Participate remotely using this Zoom link.

Abstract: Robust mean estimation is the following basic estimation question: given i.i.d. copies of a random vector X in d-dimensional Euclidean space of which a small constant fraction are corrupted, how well can you estimate the mean of the distribution? This is a classical problem in statistics, going back to the 60's and 70's, and has recently found application to many problems in reliable machine learning. However, in high dimensions, classical algorithms for this problem either were (1) computationally intractable, or (2) lost poly(d) factors in their accuracy guarantees. Recently, polynomial time algorithms have been demonstrated for this problem that still achieve (nearly) optimal provable error guarantees. However, the running times of these algorithms were either at least quadratic in dimension or in 1/(desired accuracy). In this talk we give the first truly nearly linear time algorithm for robust mean estimation which achieves nearly optimal statistical performance. Our algorithm is based on the matrix multiplicative weights method. 

From our provable algorithm, we also extract an implementable subroutine for outlier removal/data cleaning. In the second part of the talk I will describe several experiments showing that this method compares favorably to existing methods for outlier detection in e.g. sklearn.

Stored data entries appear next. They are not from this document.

$ cat src/bridge_consts.svh
`ifndef BRIDGE_CONSTS_SVH
`define BRIDGE_CONSTS_SVH
`define CLK_MHZ          25
`define PWM_KHZ          50
`define PWM_CYCLES       (`CLK_MHZ * 1000 / `PWM_KHZ)
`define BLANK_NS         3750
`define BLANK_CYCLES     ((`BLANK_NS * `CLK_MHZ + 999) / 1000)
`define MIXED_PCT        75
`define MIXED_CYCLES     (`PWM_CYCLES * `MIXED_PCT / 100)
`define DEAD_NS          400
`define DEAD_CYCLES      ((`DEAD_NS * `CLK_MHZ + 999) / 1000)
`define WAKE_US          1000
`define WAKE_CYCLES      (`WAKE_US * `CLK_MHZ)
`define SCALE_FULL       2'h0
`define SCALE_71         2'h1
`define SCALE_38         2'h2
`define SCALE_OFF        2'h3
`endif

$ cat src/bridge_pkg.sv
package bridge_pkg;
   typedef enum logic [1:0] {
      DECAY_SLOW  = 2'h0,
      DECAY_MIXED = 2'h1,
      DECAY_FAST  = 2'h2
   } decay_e;
   typedef enum logic [3:0] {
      ST_IDLE  = 4'h1,
      ST_DRIVE = 4'h2,
      ST_FAST  = 4'h4,
      ST_SLOW  = 4'h8
   } phase_e;
endpackage : bridge_pkg

$ cat src/dual_bridge_chopper_control.sv
`timescale 1ns/100ps
`include "bridge_consts.svh"
module dual_bridge_chopper_control (
   input  wire logic       CLOCK_I,
   input  wire logic       RST_I,
   input  wire logic [1:0] BRIDGE_ENABLE_I,
   input  wire logic [1:0] BRIDGE_DIRECTION_I,
   input  wire logic [1:0] CURRENT_SCALE_HI_I,
   input  wire logic [1:0] CURRENT_SCALE_LO_I,
   input  wire logic [1:0] SENSE_TRIP_I,
   input  wire logic [1:0] CURRENT_ZERO_I,
   input  wire logic       DECAY_SELECT_HIGH_I,
   input  wire logic       DECAY_SELECT_OPEN_I,
   input  wire logic       LOGIC_CLEAR_LOW_I,
   input  wire logic       STANDBY_REQUEST_LOW_I,
   input  wire logic [1:0] OVERCURRENT_I,
   input  wire logic       OVER_TEMP_I,
   input  wire logic       MOTOR_SUPPLY_LOW_I,
   output logic [1:0]      WINDING_OUT_A_HI_O,
   output logic [1:0]      WINDING_OUT_A_LO_O,
   output logic [1:0]      WINDING_OUT_B_HI_O,
   output logic [1:0]      WINDING_OUT_B_LO_O,
   output logic [1:0]      WINDING_OUT_A_OE_O,
   output logic [1:0]      WINDING_OUT_B_OE_O,
   output logic            FAULT_FLAG_LOW_O,
   output logic            FAULT_FLAG_LOW_OE_O,
   output logic            CHARGE_PUMP_RUN_O,
   output logic            AUX_REGULATOR_ON_O,
   output logic            READY_O
);
   localparam int SYNC_W = 15;
   logic [SYNC_W-1:0] s1_reg;
   logic [SYNC_W-1:0] s2_reg;
   logic [SYNC_W-1:0] raw;
   logic [1:0]  en_s, dir_s, shi_s, slo_s, trip_s, zero_s, oc_s;
   logic        dhi_s, dopen_s, clr_n_s, sleep_n_s, ot_s, uv_s;
   logic        clr;
   logic        run;
   logic [8:0]  pwm_reg;
   logic        cycle_start_reg;
   logic        mixed_pt_reg;
   logic        oc_latch_reg;
   logic [15:0] wake_reg;
   bridge_pkg::decay_e decay;
   logic [1:0]  ah, al, bh, bl, drv;

   assign raw = {BRIDGE_ENABLE_I, BRIDGE_DIRECTION_I, CURRENT_SCALE_HI_I,
                 CURRENT_SCALE_LO_I, SENSE_TRIP_I, CURRENT_ZERO_I,
                 DECAY_SELECT_HIGH_I, DECAY_SELECT_OPEN_I,
                 LOGIC_CLEAR_LOW_I};
   always_ff @(posedge CLOCK_I) begin
      if (RST_I) begin
         s1_reg <= 15'h0;
         s2_reg <= 15'h0;
      end else begin
         s1_reg <= raw;
         s2_reg <= s1_reg;
      end
   end
   assign {en_s, dir_s, shi_s, slo_s, trip_s, zero_s, dhi_s, dopen_s,
           clr_n_s} = s2_reg;

   logic [4:0] p1_reg;
   logic [4:0] p2_reg;
   always_ff @(posedge CLOCK_I) begin
      if (RST_I) begin
         p1_reg <= 5'h0;
         p2_reg <= 5'h0;
      end else begin
         p1_reg <= {STANDBY_REQUEST_LOW_I, OVERCURRENT_I, OVER_TEMP_I,
                    MOTOR_SUPPLY_LOW_I};
         p2_reg <= p1_reg;
      end
   end
   assign {sleep_n_s, oc_s, ot_s, uv_s} = p2_reg;

   assign clr = RST_I || !clr_n_s || uv_s
                || !sleep_n_s;
   assign run = !oc_latch_reg && !ot_s
                && wake_reg == 16'h0;

   always_ff @(posedge CLOCK_I) begin
      if (clr) wake_reg <= 16'(`WAKE_CYCLES);
      else if (wake_reg != 16'h0) wake_reg <= wake_reg - 16'h1;
   end

   always_ff @(posedge CLOCK_I) begin
      if (clr) oc_latch_reg <= 1'b0;
      else if (|oc_s) oc_latch_reg <= 1'b1;
   end

   always_ff @(posedge CLOCK_I) begin
      if (clr) begin
         pwm_reg <= 9'h0;
         cycle_start_reg <= 1'b0;
         mixed_pt_reg <= 1'b0;
      end else begin
         pwm_reg <= (pwm_reg == 9'(`PWM_CYCLES - 1)) ? 9'h0
                    : pwm_reg + 9'h1;
         cycle_start_reg <= (pwm_reg == 9'(`PWM_CYCLES - 1));
         mixed_pt_reg <= (pwm_reg == 9'(`MIXED_CYCLES - 1));
      end
   end

   always_comb begin
      if (dopen_s) decay = bridge_pkg::DECAY_MIXED;
      else if (dhi_s) decay = bridge_pkg::DECAY_FAST;
      else decay = bridge_pkg::DECAY_SLOW;
   end

   genvar g;
   generate
      for (g = 0; g < 2; g++) begin : g_ch
         bridge_channel u_ch (
            .clk_i         (CLOCK_I),
            .clr_i         (clr || !run),
            .cycle_start_i (cycle_start_reg),
            .mixed_point_i (mixed_pt_reg),
            .decay_i       (decay),
            .enable_i      (en_s[g]),
            .direction_i   (dir_s[g]),
            .scale_i       ({shi_s[g], slo_s[g]}),
            .trip_i        (trip_s[g]),
            .zero_i        (zero_s[g]),
            .a_hi_o        (ah[g]),
            .a_lo_o        (al[g]),
            .b_hi_o        (bh[g]),
            .b_lo_o        (bl[g]),
            .drive_o       (drv[g])
         );
      end
   endgenerate

   always_ff @(posedge CLOCK_I) begin
      if (clr) begin
         WINDING_OUT_A_HI_O <= 2'h0;
         WINDING_OUT_A_LO_O <= 2'h0;
         WINDING_OUT_B_HI_O <= 2'h0;
         WINDING_OUT_B_LO_O <= 2'h0;
         WINDING_OUT_A_OE_O <= 2'h0;
         WINDING_OUT_B_OE_O <= 2'h0;
      end else begin
         WINDING_OUT_A_HI_O <= ah;
         WINDING_OUT_A_LO_O <= al;
         WINDING_OUT_B_HI_O <= bh;
         WINDING_OUT_B_LO_O <= bl;
         WINDING_OUT_A_OE_O <= (ah | al) & drv;
         WINDING_OUT_B_OE_O <= (bh | bl) & drv;
      end
   end

   always_ff @(posedge CLOCK_I) begin
      if (RST_I) begin
         FAULT_FLAG_LOW_O    <= 1'b0;
         FAULT_FLAG_LOW_OE_O <= 1'b0;
         CHARGE_PUMP_RUN_O   <= 1'b0;
         AUX_REGULATOR_ON_O  <= 1'b0;
         READY_O             <= 1'b0;
      end else begin
         FAULT_FLAG_LOW_O    <= 1'b0;
         FAULT_FLAG_LOW_OE_O <= sleep_n_s
            && (oc_latch_reg || ot_s);
         CHARGE_PUMP_RUN_O   <= sleep_n_s && !uv_s;
         AUX_REGULATOR_ON_O  <= sleep_n_s && !uv_s;
         READY_O             <= !clr && wake_reg == 16'h0;
      end
   end

   property p_fault_oc;
      @(posedge CLOCK_I) disable iff (clr)
      oc_latch_reg |=> FAULT_FLAG_LOW_OE_O;
   endproperty
   a_fault_oc: assert property (p_fault_oc)
      else $error("overcurrent not flagged");
   property p_clear_off;
      @(posedge CLOCK_I) disable iff (RST_I)
      !clr_n_s |=> (WINDING_OUT_A_OE_O == 2'h0 && WINDING_OUT_B_OE_O == 2'h0);
   endproperty
   a_clear_off: assert property (p_clear_off)
      else $error("bridges driven during clear");
   property p_sleep_off;
      @(posedge CLOCK_I) disable iff (RST_I)
      !sleep_n_s |=> !CHARGE_PUMP_RUN_O && !AUX_REGULATOR_ON_O;
   endproperty
   a_sleep_off: assert property (p_sleep_off)
      else $error("pump or regulator on in standby");
   property p_scale_off;
      @(posedge CLOCK_I) disable iff (RST_I)
      (shi_s[0] && slo_s[0])[*3] |=> WINDING_OUT_A_OE_O[0] == 1'b0;
   endproperty
   a_scale_off: assert property (p_scale_off)
      else $error("bridge driven at scale off");
   property p_period;
      @(posedge CLOCK_I) disable iff (clr)
      cycle_start_reg |=> !cycle_start_reg [*8];
   endproperty
   a_period: assert property (p_period)
      else $error("pwm cycle too short");
   property p_wake;
      @(posedge CLOCK_I) disable iff (RST_I)
      $rose(sleep_n_s) |=> !READY_O [*8];
   endproperty
   a_wake: assert property (p_wake)
      else $error("ready too soon after standby");
   c_fault: cover property (@(posedge CLOCK_I) FAULT_FLAG_LOW_OE_O);
   c_drive: cover property (@(posedge CLOCK_I) WINDING_OUT_A_OE_O[0]);
   c_slow: cover property (@(posedge CLOCK_I) &WINDING_OUT_A_LO_O);
endmodule : dual_bridge_chopper_control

Based on Quantum Entropy Scoring for Fast Robust Mean Estimation and Improved Outlier Detection. Yihe Dong, Samuel B. Hopkins, Jerry Li. NeurIPS 2019.

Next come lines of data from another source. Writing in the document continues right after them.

--- src/core/sps_consts.svh ---
// Purpose: Named offsets, bit positions, reset values and rate divisors.
// Assumes: Included by the package and by the serial port core.
// Notes:   Definitions only.
`ifndef SPS_CONSTS_SVH
`define SPS_CONSTS_SVH

`define SPS_ADDR_W          16
`define SPS_OFF_CONTROL     16'h2540
`define SPS_OFF_STATUS      16'h2541
`define SPS_OFF_DATA        16'h2542
`define SPS_OFF_RATE_COUNT  16'h2543

`define SPS_CTL_IRQ_GATE    7
`define SPS_CTL_PORT_ON     6
`define SPS_CTL_LEADER      4
`define SPS_CTL_CPOL        3
`define SPS_CTL_CPHA        2
`define SPS_STA_DONE        7
`define SPS_STA_CLASH       6
`define SPS_STA_TXFULL      3
`define SPS_STA_TXEMPTY     2
`define SPS_STA_RXFULL      1
`define SPS_STA_RXEMPTY     0

`define SPS_RST_LEADER      1'b1
`define SPS_RST_RATE_LOW    2'h0
`define SPS_RST_RATE_HIGH   2'h2
`define SPS_RST_COUNT       2'h0
`define SPS_ZERO_BYTE       8'h00

`define SPS_LAST_EDGE       4'hf
`define SPS_HALF_8          12'h004
`define SPS_HALF_16         12'h008
`define SPS_HALF_32         12'h010
`define SPS_HALF_64         12'h020
`define SPS_HALF_128        12'h040
`define SPS_HALF_256        12'h080
`define SPS_HALF_512        12'h100
`define SPS_HALF_1024       12'h200
`define SPS_HALF_2048       12'h400
`define SPS_HALF_4096       12'h800

`endif

--- src/core/sps_pkg.sv ---
// Purpose: Types shared by the serial port core and its bench.
// Assumes: sps_consts.svh supplies the widths.
// Notes:   Holds types only.
`include "sps_consts.svh"

package sps_pkg;

    typedef struct packed {
        logic [`SPS_ADDR_W-1:0] addr;
        logic [7:0]             wdata;
        logic                   wr;
        logic                   rd;
    } sps_bus_req_t;

    typedef enum logic [1:0] {
        SPS_IDLE   = 2'b00,
        SPS_LEAD   = 2'b01,
        SPS_FOLLOW = 2'b10,
        SPS_SKIP   = 2'b11
    } sps_state_t;

endpackage : sps_pkg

The Machine Learning and Science Forum (formerly the Berkeley Statistics and Machine Learning Forum) meets biweekly to discuss current applications across a wide variety of research domains in the physical sciences and beyond. Hosted by UC Berkeley Physics Professor and BIDS Senior Fellow Uros Seljak, these active sessions bring together domain scientists, statisticians, and computer scientists who are either developing state-of-the-art methods or are interested in applying these methods in their research. To receive email notifications about upcoming meetings, or to request more information, please contact berkeleymlforum@gmail.comAll interested members of the UC Berkeley and Berkeley Lab communities are welcome and encouraged to attend.

Speaker(s)

Sam Hopkins

EECS, UC Berkeley

Sam Hopkins is a Miller Postdoctoral Fellow in the EECS department at UC Berkeley. His research interests lie in algorithms, especially algorithms for high-dimensional statistics. He received a PhD in computer science from Cornell University, and his work has been supported by an NSF Graduate Research Fellowship and a Microsoft PhD Fellowship.